Collected data entries
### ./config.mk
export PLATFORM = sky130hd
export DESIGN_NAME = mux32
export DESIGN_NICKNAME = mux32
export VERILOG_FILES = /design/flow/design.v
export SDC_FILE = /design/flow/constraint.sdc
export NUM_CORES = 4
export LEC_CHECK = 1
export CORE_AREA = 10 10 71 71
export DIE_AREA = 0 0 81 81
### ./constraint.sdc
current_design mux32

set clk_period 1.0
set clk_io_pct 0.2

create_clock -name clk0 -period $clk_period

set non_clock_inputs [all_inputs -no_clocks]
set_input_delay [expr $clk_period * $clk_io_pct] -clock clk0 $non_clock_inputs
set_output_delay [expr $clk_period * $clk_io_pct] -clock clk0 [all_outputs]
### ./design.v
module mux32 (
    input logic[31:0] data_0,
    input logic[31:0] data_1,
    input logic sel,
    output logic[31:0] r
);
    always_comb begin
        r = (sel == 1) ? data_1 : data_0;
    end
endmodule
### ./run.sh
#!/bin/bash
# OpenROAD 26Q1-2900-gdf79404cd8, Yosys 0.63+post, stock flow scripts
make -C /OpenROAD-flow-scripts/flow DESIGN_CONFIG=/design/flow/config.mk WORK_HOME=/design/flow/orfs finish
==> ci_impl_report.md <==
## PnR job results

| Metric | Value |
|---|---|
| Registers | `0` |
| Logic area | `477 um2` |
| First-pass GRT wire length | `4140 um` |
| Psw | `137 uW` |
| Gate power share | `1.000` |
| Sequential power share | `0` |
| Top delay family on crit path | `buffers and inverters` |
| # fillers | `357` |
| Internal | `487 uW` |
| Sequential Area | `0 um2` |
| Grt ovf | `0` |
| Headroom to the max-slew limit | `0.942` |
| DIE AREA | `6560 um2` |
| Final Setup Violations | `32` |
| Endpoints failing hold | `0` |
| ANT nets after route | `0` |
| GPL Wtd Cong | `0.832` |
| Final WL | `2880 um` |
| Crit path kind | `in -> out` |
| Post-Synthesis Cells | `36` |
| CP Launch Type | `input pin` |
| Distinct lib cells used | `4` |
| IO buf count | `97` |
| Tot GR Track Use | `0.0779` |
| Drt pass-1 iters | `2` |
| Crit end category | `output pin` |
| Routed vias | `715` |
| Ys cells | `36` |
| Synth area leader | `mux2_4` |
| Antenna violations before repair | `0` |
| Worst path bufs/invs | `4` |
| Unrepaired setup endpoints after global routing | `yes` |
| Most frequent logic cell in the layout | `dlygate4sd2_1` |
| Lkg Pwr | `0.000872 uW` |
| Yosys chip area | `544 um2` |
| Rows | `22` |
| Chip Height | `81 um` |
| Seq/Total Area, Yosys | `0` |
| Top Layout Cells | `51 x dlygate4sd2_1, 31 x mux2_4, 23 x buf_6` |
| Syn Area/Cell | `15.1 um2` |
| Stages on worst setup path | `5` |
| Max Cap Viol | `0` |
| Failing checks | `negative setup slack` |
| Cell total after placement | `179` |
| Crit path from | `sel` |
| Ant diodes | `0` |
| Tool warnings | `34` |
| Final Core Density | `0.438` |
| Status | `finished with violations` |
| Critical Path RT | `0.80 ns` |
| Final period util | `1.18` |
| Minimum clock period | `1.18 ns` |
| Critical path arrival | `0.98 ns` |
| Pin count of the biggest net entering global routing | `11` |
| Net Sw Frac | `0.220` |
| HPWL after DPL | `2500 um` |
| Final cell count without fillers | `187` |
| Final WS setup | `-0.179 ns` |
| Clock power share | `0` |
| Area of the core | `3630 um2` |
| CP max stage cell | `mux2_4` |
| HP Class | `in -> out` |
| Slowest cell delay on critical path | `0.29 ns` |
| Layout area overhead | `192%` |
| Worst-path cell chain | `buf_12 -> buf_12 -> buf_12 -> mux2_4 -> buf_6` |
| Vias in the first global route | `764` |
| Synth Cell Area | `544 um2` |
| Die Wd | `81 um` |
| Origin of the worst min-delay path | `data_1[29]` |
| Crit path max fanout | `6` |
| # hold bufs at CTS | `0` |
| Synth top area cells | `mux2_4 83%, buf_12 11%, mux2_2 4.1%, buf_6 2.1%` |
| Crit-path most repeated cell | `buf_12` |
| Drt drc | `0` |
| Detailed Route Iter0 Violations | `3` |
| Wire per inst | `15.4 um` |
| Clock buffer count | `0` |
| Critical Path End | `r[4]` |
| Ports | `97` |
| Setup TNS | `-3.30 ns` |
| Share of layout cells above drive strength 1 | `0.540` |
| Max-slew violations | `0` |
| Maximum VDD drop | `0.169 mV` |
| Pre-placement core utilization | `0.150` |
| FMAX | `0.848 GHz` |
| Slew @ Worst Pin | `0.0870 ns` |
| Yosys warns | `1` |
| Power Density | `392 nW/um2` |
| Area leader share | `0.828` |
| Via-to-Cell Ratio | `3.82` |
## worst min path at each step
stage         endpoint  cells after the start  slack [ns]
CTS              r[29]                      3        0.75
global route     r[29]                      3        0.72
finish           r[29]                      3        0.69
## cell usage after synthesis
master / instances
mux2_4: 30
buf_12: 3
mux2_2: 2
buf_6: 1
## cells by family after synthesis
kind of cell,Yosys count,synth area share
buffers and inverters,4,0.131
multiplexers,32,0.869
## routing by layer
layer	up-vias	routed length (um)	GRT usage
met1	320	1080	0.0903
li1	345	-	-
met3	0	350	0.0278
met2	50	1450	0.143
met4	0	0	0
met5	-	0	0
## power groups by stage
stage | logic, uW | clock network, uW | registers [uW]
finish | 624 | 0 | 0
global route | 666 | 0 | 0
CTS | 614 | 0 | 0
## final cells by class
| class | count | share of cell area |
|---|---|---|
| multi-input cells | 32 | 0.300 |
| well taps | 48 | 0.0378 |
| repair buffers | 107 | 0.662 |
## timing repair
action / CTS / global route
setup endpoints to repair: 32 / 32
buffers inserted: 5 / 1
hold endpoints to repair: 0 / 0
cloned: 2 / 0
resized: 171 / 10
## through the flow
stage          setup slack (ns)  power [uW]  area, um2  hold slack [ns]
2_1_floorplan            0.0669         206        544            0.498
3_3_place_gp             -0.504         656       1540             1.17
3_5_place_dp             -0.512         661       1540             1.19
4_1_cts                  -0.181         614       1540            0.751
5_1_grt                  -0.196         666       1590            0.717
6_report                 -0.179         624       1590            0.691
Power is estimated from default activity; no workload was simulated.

● **PROBLEM REQUIREMENTS**
The expected result is every record above, duplicated exactly.

● **TASK SOLUTION**
### ./config.mk
export PLATFORM = sky130hd
export DESIGN_NAME = mux32
export DESIGN_NICKNAME = mux32
export VERILOG_FILES = /design/flow/design.v
export SDC_FILE = /design/flow/constraint.sdc
export NUM_CORES = 4
export LEC_CHECK = 1
export CORE_AREA = 10 10 71 71
export DIE_AREA = 0 0 81 81
### ./constraint.sdc
current_design mux32

set clk_period 1.0
set clk_io_pct 0.2

create_clock -name clk0 -period $clk_period

set non_clock_inputs [all_inputs -no_clocks]
set_input_delay [expr $clk_period * $clk_io_pct] -clock clk0 $non_clock_inputs
set_output_delay [expr $clk_period * $clk_io_pct] -clock clk0 [all_outputs]
### ./design.v
module mux32 (
    input logic[31:0] data_0,
    input logic[31:0] data_1,
    input logic sel,
    output logic[31:0] r
);
    always_comb begin
        r = (sel == 1) ? data_1 : data_0;
    end
endmodule
### ./run.sh
#!/bin/bash
# OpenROAD 26Q1-2900-gdf79404cd8, Yosys 0.63+post, stock flow scripts
make -C /OpenROAD-flow-scripts/flow DESIGN_CONFIG=/design/flow/config.mk WORK_HOME=/design/flow/orfs finish
==> ci_impl_report.md <==
## PnR job results

| Metric | Value |
|---|---|
| Registers | `0` |
| Logic area | `477 um2` |
| First-pass GRT wire length | `4140 um` |
| Psw | `137 uW` |
| Gate power share | `1.000` |
| Sequential power share | `0` |
| Top delay family on crit path | `buffers and inverters` |
| # fillers | `357` |
| Internal | `487 uW` |
| Sequential Area | `0 um2` |
| Grt ovf | `0` |
| Headroom to the max-slew limit | `0.942` |
| DIE AREA | `6560 um2` |
| Final Setup Violations | `32` |
| Endpoints failing hold | `0` |
| ANT nets after route | `0` |
| GPL Wtd Cong | `0.832` |
| Final WL | `2880 um` |
| Crit path kind | `in -> out` |
| Post-Synthesis Cells | `36` |
| CP Launch Type | `input pin` |
| Distinct lib cells used | `4` |
| IO buf count | `97` |
| Tot GR Track Use | `0.0779` |
| Drt pass-1 iters | `2` |
| Crit end category | `output pin` |
| Routed vias | `715` |
| Ys cells | `36` |
| Synth area leader | `mux2_4` |
| Antenna violations before repair | `0` |
| Worst path bufs/invs | `4` |
| Unrepaired setup endpoints after global routing | `yes` |
| Most frequent logic cell in the layout | `dlygate4sd2_1` |
| Lkg Pwr | `0.000872 uW` |
| Yosys chip area | `544 um2` |
| Rows | `22` |
| Chip Height | `81 um` |
| Seq/Total Area, Yosys | `0` |
| Top Layout Cells | `51 x dlygate4sd2_1, 31 x mux2_4, 23 x buf_6` |
| Syn Area/Cell | `15.1 um2` |
| Stages on worst setup path | `5` |
| Max Cap Viol | `0` |
| Failing checks | `negative setup slack` |
| Cell total after placement | `179` |
| Crit path from | `sel` |
| Ant diodes | `0` |
| Tool warnings | `34` |
| Final Core Density | `0.438` |
| Status | `finished with violations` |
| Critical Path RT | `0.80 ns` |
| Final period util | `1.18` |
| Minimum clock period | `1.18 ns` |
| Critical path arrival | `0.98 ns` |
| Pin count of the biggest net entering global routing | `11` |
| Net Sw Frac | `0.220` |
| HPWL after DPL | `2500 um` |
| Final cell count without fillers | `187` |
| Final WS setup | `-0.179 ns` |
| Clock power share | `0` |
| Area of the core | `3630 um2` |
| CP max stage cell | `mux2_4` |
| HP Class | `in -> out` |
| Slowest cell delay on critical path | `0.29 ns` |
| Layout area overhead | `192%` |
| Worst-path cell chain | `buf_12 -> buf_12 -> buf_12 -> mux2_4 -> buf_6` |
| Vias in the first global route | `764` |
| Synth Cell Area | `544 um2` |
| Die Wd | `81 um` |
| Origin of the worst min-delay path | `data_1[29]` |
| Crit path max fanout | `6` |
| # hold bufs at CTS | `0` |
| Synth top area cells | `mux2_4 83%, buf_12 11%, mux2_2 4.1%, buf_6 2.1%` |
| Crit-path most repeated cell | `buf_12` |
| Drt drc | `0` |
| Detailed Route Iter0 Violations | `3` |
| Wire per inst | `15.4 um` |
| Clock buffer count | `0` |
| Critical Path End | `r[4]` |
| Ports | `97` |
| Setup TNS | `-3.30 ns` |
| Share of layout cells above drive strength 1 | `0.540` |
| Max-slew violations | `0` |
| Maximum VDD drop | `0.169 mV` |
| Pre-placement core utilization | `0.150` |
| FMAX | `0.848 GHz` |
| Slew @ Worst Pin | `0.0870 ns` |
| Yosys warns | `1` |
| Power Density | `392 nW/um2` |
| Area leader share | `0.828` |
| Via-to-Cell Ratio | `3.82` |
## worst min path at each step
stage         endpoint  cells after the start  slack [ns]
CTS              r[29]                      3        0.75
global route     r[29]                      3        0.72
finish           r[29]                      3        0.69
## cell usage after synthesis
master / instances
mux2_4: 30
buf_12: 3
mux2_2: 2
buf_6: 1
## cells by family after synthesis
kind of cell,Yosys count,synth area share
buffers and inverters,4,0.131
multiplexers,32,0.869
## routing by layer
layer	up-vias	routed length (um)	GRT usage
met1	320	1080	0.0903
li1	345	-	-
met3	0	350	0.0278
met2	50	1450	0.143
met4	0	0	0
met5	-	0	0
## power groups by stage
stage | logic, uW | clock network, uW | registers [uW]
finish | 624 | 0 | 0
global route | 666 | 0 | 0
CTS | 614 | 0 | 0
## final cells by class
| class | count | share of cell area |
|---|---|---|
| multi-input cells | 32 | 0.300 |
| well taps | 48 | 0.0378 |
| repair buffers | 107 | 0.662 |
## timing repair
action / CTS / global route
setup endpoints to repair: 32 / 32
buffers inserted: 5 / 1
hold endpoints to repair: 0 / 0
cloned: 2 / 0
resized: 171 / 10
## through the flow
stage          setup slack (ns)  power [uW]  area, um2  hold slack [ns]
2_1_floorplan            0.0669         206        544            0.498
3_3_place_gp             -0.504         656       1540             1.17
3_5_place_dp             -0.512         661       1540             1.19
4_1_cts                  -0.181         614       1540            0.751
5_1_grt                  -0.196         666       1590            0.717
6_report                 -0.179         624       1590            0.691
Power is estimated from default activity; no workload was simulated.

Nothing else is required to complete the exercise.